It's difficult for architects to reflect tragedy respectfully while remaining compelling, especially with a subject as emotionally charged as the Second World War. But the Mausoleum of the Martyrdom of Polish Villages gets the balance right. Designed by Poland's Nizio Design International, the project commemorates Polish victims of WWII.
Located in Michniów, southern Poland, the design for the Martyrdom of Polish Villages was the subject of a winning architectural competition entry back in 2009. It was commissioned by the Kielce Region Countryside Museum to commemorate all the Polish rural communities that were persecuted during German occupation.
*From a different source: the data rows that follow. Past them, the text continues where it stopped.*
File: config.mk
export PLATFORM = sky130hd
export DESIGN_NAME = first_fit_heap_allocator
export DESIGN_NICKNAME = d
export VERILOG_FILES = /design/src/rtl/core/ffha_pkg.sv /design/src/rtl/core/first_fit_heap_allocator.sv /design/src/rtl/core/ffha_table.sv
export VERILOG_INCLUDE_DIRS = /design/src /design/src/rtl/core
export SDC_FILE = /design/constraint.sdc
export NUM_CORES = 2
export LEC_CHECK = 0
export ABC_AREA = 1
export ABC_CLOCK_PERIOD_IN_PS = 11700
export BUFFER_PORTS_ARGS = -buffer_cell sky130_fd_sc_hd__buf_4
export CORE_AREA = 2 2 473 662
export CTS_CLUSTER_DIAMETER = 100
export CTS_CLUSTER_SIZE = 40
export DETAILED_ROUTE_END_ITERATION = 7
export DIE_AREA = 0 0 475 664
export SYNTH_ARGS = -nofsm -noshare
export SYNTH_HDL_FRONTEND = slang
export SYNTH_SLANG_ARGS = --single-unit
File: constraint.sdc
create_clock -name i_clk -period 11.7 [get_ports i_clk]
set_input_delay 0.585 -clock i_clk [delete_from_list [all_inputs] [get_ports i_clk]]
set_output_delay 0.585 -clock i_clk [all_outputs]
set_load 0.1 [all_outputs]
File: src/rtl/core/first_fit_heap_allocator_macros.svh
// Assertion macros for the first-fit heap allocator.
`ifndef FIRST_FIT_HEAP_ALLOCATOR_MACROS_SVH
`define FIRST_FIT_HEAP_ALLOCATOR_MACROS_SVH
`ifndef ASSERT_OFF
// Checked property, disabled while reset is low.
`define FFHA_ASSERT(lbl, clk, rst_n, prop, msg) \
    lbl: assert property (@(posedge clk) disable iff (!rst_n) prop) else $error(msg);
// Checked property, also during reset.
`define FFHA_ASSERT_ALWAYS(lbl, clk, prop, msg) \
    lbl: assert property (@(posedge clk) prop) else $error(msg);
`else
`define FFHA_ASSERT(lbl, clk, rst_n, prop, msg)
`define FFHA_ASSERT_ALWAYS(lbl, clk, prop, msg)
`endif
`endif

File: src/rtl/core/ffha_pkg.sv
// Shared types and constants of the first-fit heap allocator.
package ffha_pkg;
    localparam int HEAP_BYTES_DEF   = 67108864;
    localparam int HEADER_BYTES_DEF = 12;
    localparam int MAX_BLOCKS_DEF   = 64;
    localparam int MIN_SPLIT_DATA   = 4;
    localparam logic [31:0] HEAP_BASE_RESET = 32'h0100_0000;

    localparam logic FUNC_ALLOC = 1'b0;
    localparam logic FUNC_FREE  = 1'b1;

    typedef enum logic [2:0] {
        ST_OK   = 3'd0,
        ST_ZERO = 3'd1,
        ST_OOM  = 3'd2,
        ST_FULL = 3'd3,
        ST_NULL = 3'd4,
        ST_BAD  = 3'd5
    } t_status;

    typedef struct packed {
        logic        func;
        logic [25:0] request_size;
        logic [31:0] release_address;
    } t_req;

    typedef struct packed {
        t_status     status;
        logic [31:0] data_address;
        logic [25:0] used_total;
        logic [25:0] live_bytes;
        logic [25:0] spare_bytes;
        logic [6:0]  live_count;
        logic [6:0]  spare_count;
    } t_rsp;
endpackage

File: src/rtl/core/first_fit_heap_allocator.sv
// Top level of the first-fit heap allocator: scan sequencer and statistics.
//
//  channel   direction  handshake                    payload
//  request   in         i_in_valid / o_in_ready      i_in  (t_req)
//  result    out        o_out_valid / i_out_ready    o_out (t_rsp)
//  config    in         i_cfg_we (no wait)           i_cfg_wdata (heap_base)
//
// One transaction at a time. Zero-size and null requests skip the table.
// Others scan the table one entry per cycle through its registered read
// port; a split adds two table writes, after the entries behind the hit
// have each moved one slot up. The scan stops at the hit or at the last
// entry. The table, with one read and one write port, sets the pace.
// Synchronous active-low reset clears counters and stats; the table needs
// no clearing since only entries below the count are read.
// A finished result waits in the output register; a new request may be
// taken meanwhile and its result waits until that register frees up.
`include "first_fit_heap_allocator_macros.svh"
module first_fit_heap_allocator
    import ffha_pkg::*;
#(
    parameter int HEAP_BYTES   = HEAP_BYTES_DEF,
    parameter int HEADER_BYTES = HEADER_BYTES_DEF,
    parameter int MAX_BLOCKS   = MAX_BLOCKS_DEF
) (
    input  logic        i_clk,
    input  logic        i_rst_n,
    input  logic        i_in_valid,
    output logic        o_in_ready,
    input  t_req        i_in,
    output logic        o_out_valid,
    input  logic        i_out_ready,
    output t_rsp        o_out,
    input  logic        i_cfg_we,
    input  logic [31:0] i_cfg_wdata
);
    // Size arithmetic wide enough for heap offsets and request + header sums.
    localparam int HB_W = $clog2(HEAP_BYTES + 1);
    localparam int SW   = (HB_W > 27 ? HB_W : 27) + 1;
    localparam int IW   = $clog2(MAX_BLOCKS);
    localparam int CW   = $clog2(MAX_BLOCKS + 1);

    typedef enum logic [2:0] {
        S_IDLE, S_SCAN, S_SHIFT, S_WR_NEW, S_WR_HIT, S_MISS, S_EMIT
    } t_state;

    t_state          r_state;
    logic [31:0]     r_base;
    logic            r_func;
    logic [25:0]     r_n;
    logic [31:0]     r_a;
    logic [SW-1:0]   r_total;
    logic [CW-1:0]   r_count;
    logic [SW-1:0]   r_used;
    logic [SW-1:0]   r_abytes;
    logic [SW-1:0]   r_fbytes;
    logic [CW-1:0]   r_acnt;
    logic [CW-1:0]   r_fcnt;
    logic [CW-1:0]   r_idx;      // entry whose data is on the read port
    logic [SW-1:0]   r_off;      // byte offset of that entry
    logic [CW-1:0]   r_hit_idx;
    logic [SW-1:0]   r_hit_size;
    logic [CW-1:0]   r_sh;       // next entry to read during the shift
    logic [CW-1:0]   r_shp;      // entry whose data is on the read port
    logic            r_sh_v;
    logic            r_more;
    t_status         r_st;
    logic [31:0]     r_addr;
    logic            r_out_v;
    t_rsp            r_out;

    // table word: {size, free mark}
    logic [SW:0]     mem_q;
    logic [SW-1:0]   q_size;
    logic            q_free;
    logic            mem_we;
    logic [IW-1:0]   mem_wa;
    logic [SW:0]     mem_wd;
    logic [IW-1:0]   mem_ra;

    logic [CW-1:0]   idx_nx;
    logic [CW-1:0]   hit_nx;
    logic [CW-1:0]   shp_nx;
    logic [31:0]     addr_calc;
    logic [SW-1:0]   q_data;
    logic            hit;
    logic            can_split;
    logic            last;
    logic            no_room;

    ffha_table #(
        .DEPTH (MAX_BLOCKS),
        .WIDTH (SW + 1)
    ) u_table (
        .i_clk   (i_clk),
        .i_we    (mem_we),
        .i_waddr (mem_wa),
        .i_wdata (mem_wd),
        .i_raddr (mem_ra),
        .o_rdata (mem_q)
    );

    assign q_size    = mem_q[SW:1];
    assign q_free    = mem_q[0];
    assign q_data    = q_size - SW'(HEADER_BYTES);
    assign idx_nx    = r_idx + CW'(1);
    assign hit_nx    = r_hit_idx + CW'(1);
    assign shp_nx    = r_shp + CW'(1);
    assign last      = (idx_nx == r_count);
    assign addr_calc = r_base + 32'(r_off) + 32'(HEADER_BYTES);
    assign hit       = (r_func == FUNC_FREE) ? (!q_free && addr_calc == r_a)
                                             : (q_free && q_size >= r_total);
    assign can_split = (q_size >= r_total + SW'(HEADER_BYTES + MIN_SPLIT_DATA))
                       && (r_count < CW'(MAX_BLOCKS));
    assign no_room   = (r_used + r_total >= SW'(HEAP_BYTES));

    // Table port steering.
    always_comb begin
        mem_ra = '0;
        mem_we = 1'b0;
        mem_wa = '0;
        mem_wd = '0;
        unique case (r_state)
            S_SCAN: begin
                mem_ra = idx_nx[IW-1:0];
                // whole-block alloc or free rewrites the entry in place
                mem_we = hit && !(r_func == FUNC_ALLOC && can_split);
                mem_wa = r_idx[IW-1:0];
                mem_wd = {q_size, r_func == FUNC_FREE};
            end
            S_SHIFT: begin
                mem_ra = r_sh[IW-1:0];
                mem_we = r_sh_v;
                mem_wa = shp_nx[IW-1:0];
                mem_wd = mem_q;
            end
            S_WR_NEW: begin
                mem_we = 1'b1;
                mem_wa = hit_nx[IW-1:0];
                mem_wd = {r_hit_size - r_total, 1'b1};
            end
            S_WR_HIT: begin
                mem_we = 1'b1;
                mem_wa = r_hit_idx[IW-1:0];
                mem_wd = {r_total, 1'b0};
            end
            S_MISS: begin
                mem_we = (r_func == FUNC_ALLOC) && !no_room
                         && (r_count < CW'(MAX_BLOCKS));
                mem_wa = r_count[IW-1:0];
                mem_wd = {r_total, 1'b0};
            end
            default: begin
                mem_ra = '0;
            end
        endcase
    end

    always_ff @(posedge i_clk) begin
        if (!i_rst_n) begin
            r_state  <= S_IDLE;
            r_base   <= HEAP_BASE_RESET;
            r_count  <= '0;
            r_used   <= '0;
            r_abytes <= '0;
            r_fbytes <= '0;
            r_acnt   <= '0;
            r_fcnt   <= '0;
            r_out_v  <= 1'b0;
            r_sh_v   <= 1'b0;
            r_more   <= 1'b0;
        end else begin
            if (i_cfg_we) begin
                r_base <= i_cfg_wdata;
            end
            // in S_EMIT the output register is handled below
            if (r_out_v && i_out_ready && r_state != S_EMIT) begin
                r_out_v <= 1'b0;
            end
            unique case (r_state)
                S_IDLE: begin
                    if (i_in_valid) begin
                        r_func  <= i_in.func;
                        r_n     <= i_in.request_size;
                        r_a     <= i_in.release_address;
                        r_total <= SW'(i_in.request_size) + SW'(HEADER_BYTES);
                        r_addr  <= '0;
                        r_idx   <= '0;
                        r_off   <= '0;
                        if (i_in.func == FUNC_ALLOC && i_in.request_size == '0) begin
                            r_st    <= ST_ZERO;
                            r_state <= S_EMIT;
                        end else if (i_in.func == FUNC_FREE
                                     && i_in.release_address == '0) begin
                            r_st    <= ST_NULL;
                            r_state <= S_EMIT;
                        end else if (r_count == '0) begin
                            r_st    <= ST_OK;
                            r_state <= S_MISS;
                        end else begin
                            r_st    <= ST_OK;
                            r_state <= S_SCAN;
                        end
                    end
                end
                S_SCAN: begin
                    if (hit) begin
                        if (r_func == FUNC_FREE) begin
                            r_acnt   <= r_acnt - CW'(1);
                            r_fcnt   <= r_fcnt + CW'(1);
                            r_abytes <= r_abytes - q_data;
                            r_fbytes <= r_fbytes + q_data;
                            r_state  <= S_EMIT;
                        end else begin
                            r_addr <= addr_calc;
                            r_acnt <= r_acnt + CW'(1);
                            if (can_split) begin
                                // free count unchanged: the remainder stays free
                                r_hit_idx  <= r_idx;
                                r_hit_size <= q_size;
                                r_abytes   <= r_abytes + SW'(r_n);
                                r_fbytes   <= r_fbytes - r_total;
                                if (idx_nx < r_count) begin
                                    r_sh    <= r_count - CW'(1);
                                    r_more  <= 1'b1;
                                    r_sh_v  <= 1'b0;
                                    r_state <= S_SHIFT;
                                end else begin
                                    r_state <= S_WR_NEW;
                                end
                            end else begin
                                r_fcnt   <= r_fcnt - CW'(1);
                                r_abytes <= r_abytes + q_data;
                                r_fbytes <= r_fbytes - q_data;
                                r_state  <= S_EMIT;
                            end
                        end
                    end else if (last) begin
                        r_state <= S_MISS;
                    end else begin
                        r_idx <= idx_nx;
                        r_off <= r_off + q_size;
                    end
                end
                S_SHIFT: begin
                    // read entry r_sh while the previous one lands one slot up
                    if (r_more) begin
                        r_shp  <= r_sh;
                        r_sh_v <= 1'b1;
                        if (r_sh == hit_nx) begin
                            r_more <= 1'b0;
                        end else begin
                            r_sh <= r_sh - CW'(1);
                        end
                    end else begin
                        r_sh_v  <= 1'b0;
                        r_state <= S_WR_NEW;
                    end
                end
                S_WR_NEW: begin
                    r_state <= S_WR_HIT;
                end
                S_WR_HIT: begin
                    r_count <= r_count + CW'(1);
                    r_state <= S_EMIT;
                end
                S_MISS: begin
                    if (r_func == FUNC_FREE) begin
                        r_st <= ST_BAD;
                    end else if (no_room) begin
                        r_st <= ST_OOM;
                    end else if (r_count >= CW'(MAX_BLOCKS)) begin
                        r_st <= ST_FULL;
                    end else begin
                        r_addr   <= r_base + 32'(r_used) + 32'(HEADER_BYTES);
                        r_used   <= r_used + r_total;
                        r_count  <= r_count + CW'(1);
                        r_acnt   <= r_acnt + CW'(1);
                        r_abytes <= r_abytes + SW'(r_n);
                    end
                    r_state <= S_EMIT;
                end
                S_EMIT: begin
                    if (!r_out_v || i_out_ready) begin
                        r_out_v             <= 1'b1;
                        r_out.status        <= r_st;
                        r_out.data_address  <= r_addr;
                        r_out.used_total    <= 26'(r_used);
                        r_out.live_bytes    <= 26'(r_abytes);
                        r_out.spare_bytes   <= 26'(r_fbytes);
                        r_out.live_count    <= 7'(r_acnt);
                        r_out.spare_count   <= 7'(r_fcnt);
                        r_state             <= S_IDLE;
                    end
                end
                default: begin
                    r_state <= S_IDLE;
                end
            endcase
        end
    end

    assign o_in_ready  = (r_state == S_IDLE);
    assign o_out_valid = r_out_v;
    assign o_out       = r_out;

    `FFHA_ASSERT(a_count_max, i_clk, i_rst_n, r_count <= CW'(MAX_BLOCKS), "table count overflow")
    `FFHA_ASSERT(a_block_sum, i_clk, i_rst_n, (r_state == S_IDLE) |-> (r_acnt + r_fcnt == r_count), "block counts disagree with table")
    `FFHA_ASSERT(a_used_max, i_clk, i_rst_n, r_used < SW'(HEAP_BYTES), "used bytes reached heap size")
    `FFHA_ASSERT(a_shift_port, i_clk, i_rst_n, (r_state == S_SHIFT && mem_we) |-> (mem_wa != mem_ra), "shift write hits entry being read")
endmodule

File: src/rtl/core/ffha_table.sv
// Block table memory: one write port, one registered read port.
module ffha_table #(
    parameter int DEPTH = 64,
    parameter int WIDTH = 32
) (
    input  logic                     i_clk,
    input  logic                     i_we,
    input  logic [$clog2(DEPTH)-1:0] i_waddr,
    input  logic [WIDTH-1:0]         i_wdata,
    input  logic [$clog2(DEPTH)-1:0] i_raddr,
    output logic [WIDTH-1:0]         o_rdata
);
    logic [WIDTH-1:0] mem [DEPTH];
    logic [WIDTH-1:0] r_rdata;

    always_ff @(posedge i_clk) begin
        if (i_we) begin
            mem[i_waddr] <= i_wdata;
        end
        r_rdata <= mem[i_raddr];
    end

    assign o_rdata = r_rdata;
endmodule
# After elaboration in Yosys (flattened, before gate mapping)
# Memory sizes are Yosys's and may differ from the RTL's. A register that Yosys moved wholly into a read port is not among the register bits.
# Cells that the tools add are included.
totals:
  reg_bits: 475
  ram_bits: 1856
  inputBits: 96
  out_inout_bits: 129
  wordCells: 222
  mem_count: 1
op_classes:
  n_addsub: 26
  magnitude_cmp: 6
  n_eq_ne: 27
  mux: 85
  bitwise_logic: 4
  n_reduce_logical: 43
mem_list:
  columns: ["name", "words", "word_bits", "read_ports", "rd_clocked_by_memory_dff", "write_ports", "line", "source"]
  rows:
  - ["u_table.mem", 64, 29, 1, 1, 1, "ffha_table.sv:13", "logic [WIDTH-1:0] mem [DEPTH];"]
op_table:
  columns: ["cell", "count"]
  rows:
  - ["$mux 28", 11]
  - ["$mux 32", 6]
  - ["$mux 7", 19]
  - ["$pmux 29 s4", 1]
  - ["$add 28x28->28", 4]
  - ["$pmux 28 s2", 2]
  - ["$sub 28x28->28", 4]
  - ["$pmux 32 s3", 1]
  - ["$add 32x28->32", 2]
  - ["$add 32x4->32 const B", 2]
  - ["$ge 28x28->1", 2]
  - ["$pmux 7 s2", 4]
  - ["$mux 3", 16]
  - ["$add 7x1->7 const B", 5]
  - ["$eq 32x32->1", 1]
  - ["$logic_not 32->1", 1]
  - ["$ne 2x2->1 const B", 15]
  - ["$pmux 6 s5", 1]
  - ["$add 28x26->28", 1]
  - ["$add 28x5->28 const B", 1]
  - ["$ge 28x27->1 const B", 1]
  - ["$sub 28x4->28 const B", 1]
  - ["$sub 7x1->7 const B", 4]
  - ["$add 26x4->27 const B", 1]
  - ["other kinds (31)", 85]

# Longest topological paths before layout
logic_depth:
  depth_word: 9
  ltp_mapped: 53
  mapped_depth_nobuf: 52

# Modules after synthesis
# From an unflattened synthesis, not the netlist that was laid out.
unflattened:
  hier_cells: 10620
  hier_area_um2: 110300.8
by_module_without_submodules:
  columns: ["mod", "instances", "cells_each", "area_per_inst_um2", "seq_area_each_um2"]
  rows:
  - ["ffha_table", 1, 6316, 75637.5, 56314.0]
  - ["first_fit_heap_allocator", 1, 4304, 34663.2, 12662.1]

# Worst setup path before layout
# OpenSTA, ideal clock, no wires.
synth_timing:
  kind: "input -> register"
  start: "input i_rst_n"
  end: "register r_out, in the netlist o_out[0] (enable)"
  setup_ns: 0.769
  arrival_time_ns: 9.470
  t_required_ns: 10.931
  path_slack_ns: 1.462
  path_stages: 3
  path_buffers: 1
  cell_sequence: "inv_1 > clkbuf_1 > nor3_1"
synth_via:
  elab_chain_cells: 1
synth_lines:
  columns: ["item", "line", "source"]
  rows:
  - ["start, declared", "first_fit_heap_allocator.sv:26", "input logic i_rst_n,"]
  - ["$reduce_and 3->1 (no line)", null, null]
  - ["end, declared", "first_fit_heap_allocator.sv:69", "t_rsp r_out;"]
# No other way between the ends.
# A chain may end at the register's enable or synchronous reset.

# Worst setup path after layout
layout_timing:
  start: "register r_total[6]"
  end: "register r_fbytes[22]"
layout_via:
  elab_chain_cells: 5
  word_cells_on_any_way: 10
  cone_classes: "add/sub: 2; order compare: 2; mux: 3; reduce/logical: 3"
layout_lines:
  columns: ["item", "line", "source"]
  rows:
  - ["start, declared", "first_fit_heap_allocator.sv:51", "logic [SW-1:0] r_total;"]
  - ["start signal, assigned", "first_fit_heap_allocator.sv:185", "r_total <= SW'(i_in.request_size) + SW'(HEADER_BYTES);"]
  - ["$add 28x5->28", "first_fit_heap_allocator.sv:112", "assign can_split = (q_size >= r_total + SW'(HEADER_BYTES + MIN_SPLIT_DATA))"]
  - ["$ge 28x28->1", "first_fit_heap_allocator.sv:112", null]
  - ["$logic_and 1x1->1", "first_fit_heap_allocator.sv:113", "&& (r_count < CW'(MAX_BLOCKS));"]
  - ["$mux 28", "first_fit_heap_allocator.sv:216", "if (can_split) begin"]
  - ["$mux 28", "first_fit_heap_allocator.sv:207", "if (r_func == FUNC_FREE) begin"]
  - ["end signal, assigned", "first_fit_heap_allocator.sv:211", "r_fbytes <= r_fbytes + q_data;"]
  - ["end signal, assigned", "first_fit_heap_allocator.sv:221", "r_fbytes <= r_fbytes - r_total;"]
  - ["end signal, assigned", "first_fit_heap_allocator.sv:233", "r_fbytes <= r_fbytes - q_data;"]
  - ["end, declared", "first_fit_heap_allocator.sv:55", "logic [SW-1:0] r_fbytes;"]
# Parallel ways exist; a longest one is shown, timed or not.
While the project includes extensive landscaping, including paths to a mass grave, the memorial itself comprises a footprint of over 16,200 sq m (174,375 sq ft) and is distinguished by 11 large house-shaped volumes which begin as fully-formed and degrade into a skeletal framework, silently telling the story of the destruction of Michniów.
"The building has a characteristic segmented structure," explains Nizio Design International. "Its tissue is cut across by cracks that divide the architectural form into closed and open parts. This form is the resultant of the sculptural inspirations and thinking of the architecture's consistency with the historical narrative. Also, it was informed by the need to adjust the building to the shape of its site featuring 10-15 percent slope of the ground."
Inside, visitors will move through a series of multimedia exhibitions featuring screens, projectors and touch panels. The exhibited subjects include the Polish resistance movement, the killing of Polish civilians and the deportation and forced labor of others. The final exhibits are partly open to the elements and detail the Nazi perpetrators of the crimes themselves, before the mausoleum breaks up completely and disappears.
Construction of the project is currently in its fifth phase and it is due to open in late 2016/early 2017.